Collected data:
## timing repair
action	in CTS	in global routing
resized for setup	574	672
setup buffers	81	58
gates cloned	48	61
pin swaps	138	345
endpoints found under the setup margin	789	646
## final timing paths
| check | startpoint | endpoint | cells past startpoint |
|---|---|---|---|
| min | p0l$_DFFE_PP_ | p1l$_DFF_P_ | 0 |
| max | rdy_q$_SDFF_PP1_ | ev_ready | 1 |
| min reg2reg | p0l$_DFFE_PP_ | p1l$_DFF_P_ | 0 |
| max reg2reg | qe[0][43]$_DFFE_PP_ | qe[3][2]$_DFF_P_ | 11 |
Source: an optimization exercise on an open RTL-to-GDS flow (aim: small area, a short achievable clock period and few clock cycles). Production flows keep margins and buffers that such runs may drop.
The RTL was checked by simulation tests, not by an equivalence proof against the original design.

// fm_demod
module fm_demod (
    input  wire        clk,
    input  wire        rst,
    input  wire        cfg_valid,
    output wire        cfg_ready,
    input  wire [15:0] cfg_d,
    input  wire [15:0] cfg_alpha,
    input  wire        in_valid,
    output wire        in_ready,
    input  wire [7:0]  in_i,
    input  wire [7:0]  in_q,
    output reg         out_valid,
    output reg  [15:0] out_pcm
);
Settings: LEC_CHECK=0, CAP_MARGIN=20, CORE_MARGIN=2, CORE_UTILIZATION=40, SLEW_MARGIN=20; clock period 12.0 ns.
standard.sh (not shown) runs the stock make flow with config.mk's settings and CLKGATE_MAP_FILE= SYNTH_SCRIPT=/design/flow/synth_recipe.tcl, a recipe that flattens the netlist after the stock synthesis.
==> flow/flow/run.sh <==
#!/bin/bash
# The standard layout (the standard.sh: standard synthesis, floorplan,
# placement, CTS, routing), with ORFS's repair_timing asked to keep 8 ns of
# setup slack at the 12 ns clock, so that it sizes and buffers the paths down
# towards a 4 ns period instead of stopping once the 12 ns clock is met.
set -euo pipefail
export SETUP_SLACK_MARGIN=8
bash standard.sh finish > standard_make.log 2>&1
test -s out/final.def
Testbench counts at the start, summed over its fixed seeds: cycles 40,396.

Problem to work on: All that is wanted is the lines from the one containing "past startpoint |" through the last line of the records, restated word for word.

Written response:
| check | startpoint | endpoint | cells past startpoint |
|---|---|---|---|
| min | p0l$_DFFE_PP_ | p1l$_DFF_P_ | 0 |
| max | rdy_q$_SDFF_PP1_ | ev_ready | 1 |
| min reg2reg | p0l$_DFFE_PP_ | p1l$_DFF_P_ | 0 |
| max reg2reg | qe[0][43]$_DFFE_PP_ | qe[3][2]$_DFF_P_ | 11 |
Source: an optimization exercise on an open RTL-to-GDS flow (aim: small area, a short achievable clock period and few clock cycles). Production flows keep margins and buffers that such runs may drop.
The RTL was checked by simulation tests, not by an equivalence proof against the original design.

// fm_demod
module fm_demod (
    input  wire        clk,
    input  wire        rst,
    input  wire        cfg_valid,
    output wire        cfg_ready,
    input  wire [15:0] cfg_d,
    input  wire [15:0] cfg_alpha,
    input  wire        in_valid,
    output wire        in_ready,
    input  wire [7:0]  in_i,
    input  wire [7:0]  in_q,
    output reg         out_valid,
    output reg  [15:0] out_pcm
);
Settings: LEC_CHECK=0, CAP_MARGIN=20, CORE_MARGIN=2, CORE_UTILIZATION=40, SLEW_MARGIN=20; clock period 12.0 ns.
standard.sh (not shown) runs the stock make flow with config.mk's settings and CLKGATE_MAP_FILE= SYNTH_SCRIPT=/design/flow/synth_recipe.tcl, a recipe that flattens the netlist after the stock synthesis.
==> flow/flow/run.sh <==
#!/bin/bash
# The standard layout (the standard.sh: standard synthesis, floorplan,
# placement, CTS, routing), with ORFS's repair_timing asked to keep 8 ns of
# setup slack at the 12 ns clock, so that it sizes and buffers the paths down
# towards a 4 ns period instead of stopping once the 12 ns clock is met.
set -euo pipefail
export SETUP_SLACK_MARGIN=8
bash standard.sh finish > standard_make.log 2>&1
test -s out/final.def
Testbench counts at the start, summed over its fixed seeds: cycles 40,396.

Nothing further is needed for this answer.